Some days it feels like I get so little done. Yet, others leave me feeling like I just climbed the highest mountain. What's funniest, though, is that how I feel about my day may or may not have any bearing on how the day actually was. For example, today I went back to Gubben's Hus feeling like it was just another day in my life. But, when I sit and think about it now, today was quite amazing! We made a lot of progress on the record!

Today we recorded all the basic guitar and bass tracks for Don't Fence Me In. Yes, the one Bing Crosby sang in the forties. Christoffer was really surprised when I wanted to sing someone else's song. He said, "It seems to strange to me for such a personal artist like you to sing any song but your own." But, I explained, this song is critical to the funeral theme of the album. Why? Because this is the song I want played at my own funeral. I'm thinking ahead.


Studying the guitar chord charts for Don't Fence Me In.

The guitar part for the song was tricky to learn, but I somehow managed to pull it off on the second take. It was tough, though. I had to actually write out chord charts—something rock and roll players pretty much never ever do. (Reading and writing? What's rock and roll about that?) There were so many chord changes all over the place, though—it would've taken me a day or two to memorize it.

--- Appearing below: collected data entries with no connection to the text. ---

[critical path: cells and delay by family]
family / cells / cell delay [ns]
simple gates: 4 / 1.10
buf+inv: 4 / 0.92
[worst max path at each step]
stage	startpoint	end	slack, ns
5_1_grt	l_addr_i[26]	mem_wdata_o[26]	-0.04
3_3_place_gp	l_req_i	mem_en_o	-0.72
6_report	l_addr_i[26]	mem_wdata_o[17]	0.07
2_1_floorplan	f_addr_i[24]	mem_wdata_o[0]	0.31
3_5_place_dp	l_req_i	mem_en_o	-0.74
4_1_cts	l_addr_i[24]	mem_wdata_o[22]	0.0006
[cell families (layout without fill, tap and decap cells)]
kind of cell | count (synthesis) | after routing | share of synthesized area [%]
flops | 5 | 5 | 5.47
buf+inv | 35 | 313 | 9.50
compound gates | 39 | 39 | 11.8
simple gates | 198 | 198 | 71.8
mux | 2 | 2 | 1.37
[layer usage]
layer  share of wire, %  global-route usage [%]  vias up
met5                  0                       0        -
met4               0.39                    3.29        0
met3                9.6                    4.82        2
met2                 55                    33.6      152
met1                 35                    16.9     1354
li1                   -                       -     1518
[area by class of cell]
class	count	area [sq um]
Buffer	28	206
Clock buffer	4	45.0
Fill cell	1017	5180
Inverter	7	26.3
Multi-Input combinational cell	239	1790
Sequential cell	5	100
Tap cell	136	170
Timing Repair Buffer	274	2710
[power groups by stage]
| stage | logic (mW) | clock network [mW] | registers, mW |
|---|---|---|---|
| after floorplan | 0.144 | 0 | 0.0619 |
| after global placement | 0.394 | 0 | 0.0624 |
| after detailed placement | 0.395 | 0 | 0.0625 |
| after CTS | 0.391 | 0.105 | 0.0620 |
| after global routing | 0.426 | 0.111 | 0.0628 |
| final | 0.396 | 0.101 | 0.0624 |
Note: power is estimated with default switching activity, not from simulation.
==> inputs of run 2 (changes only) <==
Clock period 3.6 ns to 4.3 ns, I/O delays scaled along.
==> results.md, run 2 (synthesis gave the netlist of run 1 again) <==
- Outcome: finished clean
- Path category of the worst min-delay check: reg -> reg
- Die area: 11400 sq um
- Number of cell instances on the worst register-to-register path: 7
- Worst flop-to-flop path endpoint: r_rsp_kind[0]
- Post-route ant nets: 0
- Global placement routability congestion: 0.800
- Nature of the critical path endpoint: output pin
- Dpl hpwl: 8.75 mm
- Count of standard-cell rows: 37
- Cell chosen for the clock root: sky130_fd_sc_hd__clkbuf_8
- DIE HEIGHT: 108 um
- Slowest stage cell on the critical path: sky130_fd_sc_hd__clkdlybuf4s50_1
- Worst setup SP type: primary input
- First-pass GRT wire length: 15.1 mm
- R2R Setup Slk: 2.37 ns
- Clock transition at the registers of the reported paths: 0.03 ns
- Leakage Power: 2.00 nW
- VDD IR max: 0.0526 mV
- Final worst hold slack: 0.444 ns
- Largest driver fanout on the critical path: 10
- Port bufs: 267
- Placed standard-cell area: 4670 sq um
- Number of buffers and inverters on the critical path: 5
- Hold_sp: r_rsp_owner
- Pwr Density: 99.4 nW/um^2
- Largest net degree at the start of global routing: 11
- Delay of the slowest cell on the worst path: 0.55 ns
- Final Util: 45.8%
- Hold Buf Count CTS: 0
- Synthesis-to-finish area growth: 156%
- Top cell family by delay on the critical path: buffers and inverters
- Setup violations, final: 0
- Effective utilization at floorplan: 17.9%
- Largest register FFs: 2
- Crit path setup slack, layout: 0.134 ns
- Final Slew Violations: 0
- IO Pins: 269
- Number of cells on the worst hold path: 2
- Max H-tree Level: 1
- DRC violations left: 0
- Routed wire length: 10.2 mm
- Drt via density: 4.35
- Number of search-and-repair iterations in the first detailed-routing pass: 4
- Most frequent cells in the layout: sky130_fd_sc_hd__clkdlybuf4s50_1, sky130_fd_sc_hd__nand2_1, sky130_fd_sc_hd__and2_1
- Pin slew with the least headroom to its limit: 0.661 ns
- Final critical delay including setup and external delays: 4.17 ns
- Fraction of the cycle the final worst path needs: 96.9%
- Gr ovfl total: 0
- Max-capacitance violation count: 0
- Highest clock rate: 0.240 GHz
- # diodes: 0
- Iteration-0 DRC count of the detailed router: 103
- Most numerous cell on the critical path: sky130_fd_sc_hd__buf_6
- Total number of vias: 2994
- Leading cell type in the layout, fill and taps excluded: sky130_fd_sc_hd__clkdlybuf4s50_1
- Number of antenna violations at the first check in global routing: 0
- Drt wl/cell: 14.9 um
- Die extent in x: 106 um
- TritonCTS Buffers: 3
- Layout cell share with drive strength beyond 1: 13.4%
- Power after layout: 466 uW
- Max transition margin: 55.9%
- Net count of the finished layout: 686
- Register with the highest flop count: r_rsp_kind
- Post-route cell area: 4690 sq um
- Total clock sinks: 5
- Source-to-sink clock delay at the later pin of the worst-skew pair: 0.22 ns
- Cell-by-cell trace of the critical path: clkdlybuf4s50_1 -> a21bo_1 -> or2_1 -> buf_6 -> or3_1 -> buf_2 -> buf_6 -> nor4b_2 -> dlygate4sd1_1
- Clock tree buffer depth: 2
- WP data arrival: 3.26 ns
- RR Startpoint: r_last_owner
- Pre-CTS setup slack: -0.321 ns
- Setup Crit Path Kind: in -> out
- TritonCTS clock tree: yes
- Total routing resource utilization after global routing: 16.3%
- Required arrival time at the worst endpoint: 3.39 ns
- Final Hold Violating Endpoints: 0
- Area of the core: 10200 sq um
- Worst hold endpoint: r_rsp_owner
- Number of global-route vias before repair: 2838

It really tells something about how proficient those old swing and big band players were back in the forties.

I mean, just think. Bing Crosby and the Andrews Sisters recorded their version of Don't Fence Me In with an entire big band orchestra as well as their rhythm section by everyone playing at the same time around one single mic. Volume of any particular sound was adjusted by moving them farther or closer to the mic, or by them simply singing or playing louder.

It's hard enough for me to play a song all the way through without a mistake. In the Bing Crosby version there are four lead singers and probably thirty or more other people playing all at once and nailing every note the whole way through—with only one mic.

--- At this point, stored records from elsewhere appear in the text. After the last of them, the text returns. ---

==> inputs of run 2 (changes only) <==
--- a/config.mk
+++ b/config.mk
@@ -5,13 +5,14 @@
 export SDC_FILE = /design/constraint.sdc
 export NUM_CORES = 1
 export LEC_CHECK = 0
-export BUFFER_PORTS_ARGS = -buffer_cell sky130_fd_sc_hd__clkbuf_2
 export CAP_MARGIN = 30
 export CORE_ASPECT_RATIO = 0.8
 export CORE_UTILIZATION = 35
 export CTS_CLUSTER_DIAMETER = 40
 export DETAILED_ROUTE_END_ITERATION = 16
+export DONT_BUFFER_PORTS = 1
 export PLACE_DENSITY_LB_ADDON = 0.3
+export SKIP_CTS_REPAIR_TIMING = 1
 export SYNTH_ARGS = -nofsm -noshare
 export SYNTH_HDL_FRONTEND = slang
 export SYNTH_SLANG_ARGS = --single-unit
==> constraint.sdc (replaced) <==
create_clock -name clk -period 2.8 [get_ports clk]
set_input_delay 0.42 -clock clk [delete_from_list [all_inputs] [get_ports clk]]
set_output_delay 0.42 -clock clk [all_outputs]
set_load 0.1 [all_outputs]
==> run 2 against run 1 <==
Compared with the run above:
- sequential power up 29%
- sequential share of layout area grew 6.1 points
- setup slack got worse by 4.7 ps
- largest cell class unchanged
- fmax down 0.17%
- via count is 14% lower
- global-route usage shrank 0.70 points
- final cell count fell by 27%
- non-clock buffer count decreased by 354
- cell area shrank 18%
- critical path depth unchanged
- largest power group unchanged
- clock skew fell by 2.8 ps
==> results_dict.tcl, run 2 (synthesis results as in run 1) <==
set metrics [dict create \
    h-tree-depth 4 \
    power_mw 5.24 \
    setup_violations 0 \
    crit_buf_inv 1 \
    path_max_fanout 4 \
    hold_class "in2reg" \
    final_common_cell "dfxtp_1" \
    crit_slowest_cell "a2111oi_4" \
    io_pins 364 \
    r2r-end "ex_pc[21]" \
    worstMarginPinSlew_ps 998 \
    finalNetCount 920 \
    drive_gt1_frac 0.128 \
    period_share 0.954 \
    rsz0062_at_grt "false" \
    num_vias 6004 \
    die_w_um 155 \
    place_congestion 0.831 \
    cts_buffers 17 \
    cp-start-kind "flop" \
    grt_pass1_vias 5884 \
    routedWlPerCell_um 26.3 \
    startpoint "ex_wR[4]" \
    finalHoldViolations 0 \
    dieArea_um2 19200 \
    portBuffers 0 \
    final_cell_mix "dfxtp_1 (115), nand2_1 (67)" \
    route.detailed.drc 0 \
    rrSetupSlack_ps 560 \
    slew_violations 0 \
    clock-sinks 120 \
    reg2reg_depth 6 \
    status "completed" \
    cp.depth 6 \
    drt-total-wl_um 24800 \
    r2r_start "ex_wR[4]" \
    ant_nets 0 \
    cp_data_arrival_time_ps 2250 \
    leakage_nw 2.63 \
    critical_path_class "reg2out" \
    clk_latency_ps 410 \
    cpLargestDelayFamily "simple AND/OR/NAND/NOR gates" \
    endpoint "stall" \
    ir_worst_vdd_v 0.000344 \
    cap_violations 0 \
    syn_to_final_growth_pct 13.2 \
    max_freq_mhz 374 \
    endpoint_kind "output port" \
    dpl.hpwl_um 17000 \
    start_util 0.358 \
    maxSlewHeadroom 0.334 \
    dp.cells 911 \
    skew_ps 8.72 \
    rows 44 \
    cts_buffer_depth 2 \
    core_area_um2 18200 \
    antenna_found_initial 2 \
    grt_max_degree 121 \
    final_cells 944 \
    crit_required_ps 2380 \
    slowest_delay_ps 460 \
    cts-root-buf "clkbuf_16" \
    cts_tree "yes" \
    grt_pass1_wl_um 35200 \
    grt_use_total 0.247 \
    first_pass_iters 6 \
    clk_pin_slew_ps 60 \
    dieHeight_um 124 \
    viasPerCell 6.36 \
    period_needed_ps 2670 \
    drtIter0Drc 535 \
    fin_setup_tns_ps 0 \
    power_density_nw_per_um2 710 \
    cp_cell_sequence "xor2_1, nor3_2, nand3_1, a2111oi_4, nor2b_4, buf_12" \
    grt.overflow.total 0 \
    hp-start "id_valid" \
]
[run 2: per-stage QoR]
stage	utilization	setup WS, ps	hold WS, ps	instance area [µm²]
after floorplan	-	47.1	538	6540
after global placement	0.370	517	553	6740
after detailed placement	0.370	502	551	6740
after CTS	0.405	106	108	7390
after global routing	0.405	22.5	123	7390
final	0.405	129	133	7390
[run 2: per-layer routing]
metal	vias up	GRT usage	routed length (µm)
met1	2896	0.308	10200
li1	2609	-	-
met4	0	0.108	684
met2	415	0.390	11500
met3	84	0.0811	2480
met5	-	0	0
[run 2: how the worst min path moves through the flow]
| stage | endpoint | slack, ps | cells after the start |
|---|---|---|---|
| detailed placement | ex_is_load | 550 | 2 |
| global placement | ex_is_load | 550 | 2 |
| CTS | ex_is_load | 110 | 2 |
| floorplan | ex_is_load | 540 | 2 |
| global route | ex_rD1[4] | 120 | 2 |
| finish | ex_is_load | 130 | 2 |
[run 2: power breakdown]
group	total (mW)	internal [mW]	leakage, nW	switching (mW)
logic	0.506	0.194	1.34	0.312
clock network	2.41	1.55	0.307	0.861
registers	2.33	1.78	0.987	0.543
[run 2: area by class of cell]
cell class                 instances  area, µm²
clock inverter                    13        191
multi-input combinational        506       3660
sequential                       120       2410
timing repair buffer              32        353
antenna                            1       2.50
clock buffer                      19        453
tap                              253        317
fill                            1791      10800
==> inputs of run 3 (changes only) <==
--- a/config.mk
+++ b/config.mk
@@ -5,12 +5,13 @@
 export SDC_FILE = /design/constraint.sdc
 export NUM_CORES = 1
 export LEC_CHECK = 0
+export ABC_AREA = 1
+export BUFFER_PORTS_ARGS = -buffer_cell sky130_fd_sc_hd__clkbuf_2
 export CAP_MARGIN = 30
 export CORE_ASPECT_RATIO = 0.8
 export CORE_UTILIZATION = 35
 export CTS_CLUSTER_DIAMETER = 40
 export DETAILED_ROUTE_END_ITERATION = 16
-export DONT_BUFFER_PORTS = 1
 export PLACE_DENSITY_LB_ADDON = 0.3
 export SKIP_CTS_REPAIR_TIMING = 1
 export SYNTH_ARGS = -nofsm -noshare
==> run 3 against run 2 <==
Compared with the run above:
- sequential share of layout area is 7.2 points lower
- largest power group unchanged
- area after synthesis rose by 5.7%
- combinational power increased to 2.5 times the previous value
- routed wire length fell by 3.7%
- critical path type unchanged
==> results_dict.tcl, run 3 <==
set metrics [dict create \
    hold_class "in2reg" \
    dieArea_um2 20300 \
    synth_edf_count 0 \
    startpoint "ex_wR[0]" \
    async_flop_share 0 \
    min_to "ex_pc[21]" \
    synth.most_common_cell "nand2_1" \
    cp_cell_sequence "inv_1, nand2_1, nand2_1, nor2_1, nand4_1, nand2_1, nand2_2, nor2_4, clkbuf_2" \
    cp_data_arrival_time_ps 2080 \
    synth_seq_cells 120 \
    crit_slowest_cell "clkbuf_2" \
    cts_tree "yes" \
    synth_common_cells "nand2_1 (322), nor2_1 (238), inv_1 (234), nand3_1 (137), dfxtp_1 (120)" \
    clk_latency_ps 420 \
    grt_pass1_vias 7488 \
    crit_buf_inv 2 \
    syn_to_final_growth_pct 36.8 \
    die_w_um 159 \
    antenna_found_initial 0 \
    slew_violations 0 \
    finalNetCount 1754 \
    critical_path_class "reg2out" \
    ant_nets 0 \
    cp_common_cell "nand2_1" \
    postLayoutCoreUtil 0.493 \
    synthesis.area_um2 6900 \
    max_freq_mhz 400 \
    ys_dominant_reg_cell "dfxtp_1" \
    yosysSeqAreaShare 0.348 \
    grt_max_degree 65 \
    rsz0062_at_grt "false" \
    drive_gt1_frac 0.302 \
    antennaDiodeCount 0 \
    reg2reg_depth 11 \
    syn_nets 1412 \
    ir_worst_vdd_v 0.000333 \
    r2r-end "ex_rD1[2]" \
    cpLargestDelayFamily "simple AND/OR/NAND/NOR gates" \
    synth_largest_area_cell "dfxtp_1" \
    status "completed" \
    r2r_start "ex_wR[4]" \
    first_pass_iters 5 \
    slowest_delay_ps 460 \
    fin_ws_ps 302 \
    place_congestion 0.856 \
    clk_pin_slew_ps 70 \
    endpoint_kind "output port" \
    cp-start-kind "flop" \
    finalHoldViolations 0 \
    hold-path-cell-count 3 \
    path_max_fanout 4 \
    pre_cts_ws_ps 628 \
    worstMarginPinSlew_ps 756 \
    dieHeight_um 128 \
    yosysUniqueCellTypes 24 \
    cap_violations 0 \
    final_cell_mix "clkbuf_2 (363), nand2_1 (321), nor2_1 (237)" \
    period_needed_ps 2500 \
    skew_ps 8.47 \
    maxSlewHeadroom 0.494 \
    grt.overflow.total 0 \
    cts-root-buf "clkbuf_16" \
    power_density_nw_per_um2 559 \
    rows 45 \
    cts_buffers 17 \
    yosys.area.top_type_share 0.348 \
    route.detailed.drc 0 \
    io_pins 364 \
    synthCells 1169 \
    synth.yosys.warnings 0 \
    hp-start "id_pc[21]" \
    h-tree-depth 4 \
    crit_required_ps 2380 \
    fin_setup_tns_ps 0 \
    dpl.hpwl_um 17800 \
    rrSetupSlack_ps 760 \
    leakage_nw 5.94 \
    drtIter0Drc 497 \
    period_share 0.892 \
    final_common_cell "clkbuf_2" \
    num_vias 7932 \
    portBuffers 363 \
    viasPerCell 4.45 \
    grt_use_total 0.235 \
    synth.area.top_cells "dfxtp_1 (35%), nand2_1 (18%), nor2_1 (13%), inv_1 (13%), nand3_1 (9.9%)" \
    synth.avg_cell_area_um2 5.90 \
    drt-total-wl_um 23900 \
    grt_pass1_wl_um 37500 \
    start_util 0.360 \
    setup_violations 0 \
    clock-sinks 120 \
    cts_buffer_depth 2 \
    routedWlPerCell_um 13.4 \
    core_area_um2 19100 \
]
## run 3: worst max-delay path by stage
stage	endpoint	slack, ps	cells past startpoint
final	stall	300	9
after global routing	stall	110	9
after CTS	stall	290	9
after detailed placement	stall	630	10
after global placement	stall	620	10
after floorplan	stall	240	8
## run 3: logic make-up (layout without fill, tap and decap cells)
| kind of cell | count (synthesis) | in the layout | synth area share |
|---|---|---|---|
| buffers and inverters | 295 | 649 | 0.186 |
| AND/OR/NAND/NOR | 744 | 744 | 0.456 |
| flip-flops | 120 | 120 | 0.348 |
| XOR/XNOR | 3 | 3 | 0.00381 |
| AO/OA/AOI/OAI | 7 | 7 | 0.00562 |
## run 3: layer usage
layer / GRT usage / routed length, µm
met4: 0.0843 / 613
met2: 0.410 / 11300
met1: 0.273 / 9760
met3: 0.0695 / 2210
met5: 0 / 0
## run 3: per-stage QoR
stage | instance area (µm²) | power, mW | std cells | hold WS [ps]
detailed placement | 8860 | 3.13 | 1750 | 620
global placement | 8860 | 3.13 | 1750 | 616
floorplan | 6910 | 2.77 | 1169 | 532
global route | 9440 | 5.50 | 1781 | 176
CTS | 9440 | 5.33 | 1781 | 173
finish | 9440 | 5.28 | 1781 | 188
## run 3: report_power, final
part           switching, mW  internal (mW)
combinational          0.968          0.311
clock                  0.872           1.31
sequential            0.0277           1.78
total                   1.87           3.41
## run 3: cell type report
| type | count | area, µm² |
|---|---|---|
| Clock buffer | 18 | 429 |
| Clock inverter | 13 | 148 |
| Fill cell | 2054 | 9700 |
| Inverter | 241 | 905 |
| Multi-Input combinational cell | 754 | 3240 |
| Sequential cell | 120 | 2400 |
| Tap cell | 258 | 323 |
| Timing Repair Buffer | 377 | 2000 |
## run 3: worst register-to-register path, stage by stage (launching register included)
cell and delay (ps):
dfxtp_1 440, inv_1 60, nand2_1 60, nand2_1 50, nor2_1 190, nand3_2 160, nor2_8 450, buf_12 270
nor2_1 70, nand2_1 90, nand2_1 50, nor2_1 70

And, it sounds brilliant. Of course, we're not jazz players. We can't swing. It takes a lifetime of work to swing like those guys. We're going to totally ruin this song—but in the best possible way. I hope we fuck it up in a huge and beautiful fashion—one that will be the soundtrack to the end credits of my life one day. I imagine I'd be wearing a top hat if I sang it at my funeral. But, I'd be far too busy to attend—being dead and all.

After that we started on one of the many song "snippets" I wrote for the concept—little bits of songs that we use between other songs as textures or as tools to tell stories.

Many songwriters try to make a one minute song fragment into a full-length, radio-friendly song with repeating choruses and the works. But, sometimes that's not what the song needs. Sometimes the song has already said all there is to say in thirty seconds. I write lots of songs like this. There were some really short ones on the last record. This one will have more, and I think they will bring much more to the overall concept of music to leave this world to.


Today was also the day the videographer arrived. I want to put out a DVD next year, so we started getting footage today. It's weird having a person following me around all the time recording everything I say and do. I found myself being really aware of the camera at first, but then I chilled out after a few hours. I feel sorry for my editor, though. It's going to be a real drag scrubbing through hours of me playing funny guitar parts and making jokes with Christoffer.

I'm going to bed early tonight—hopefully by 3 AM. I want to be up and have time to do some footage for the DVD before work—and take advantage of the hours of sunlight that I even get to see.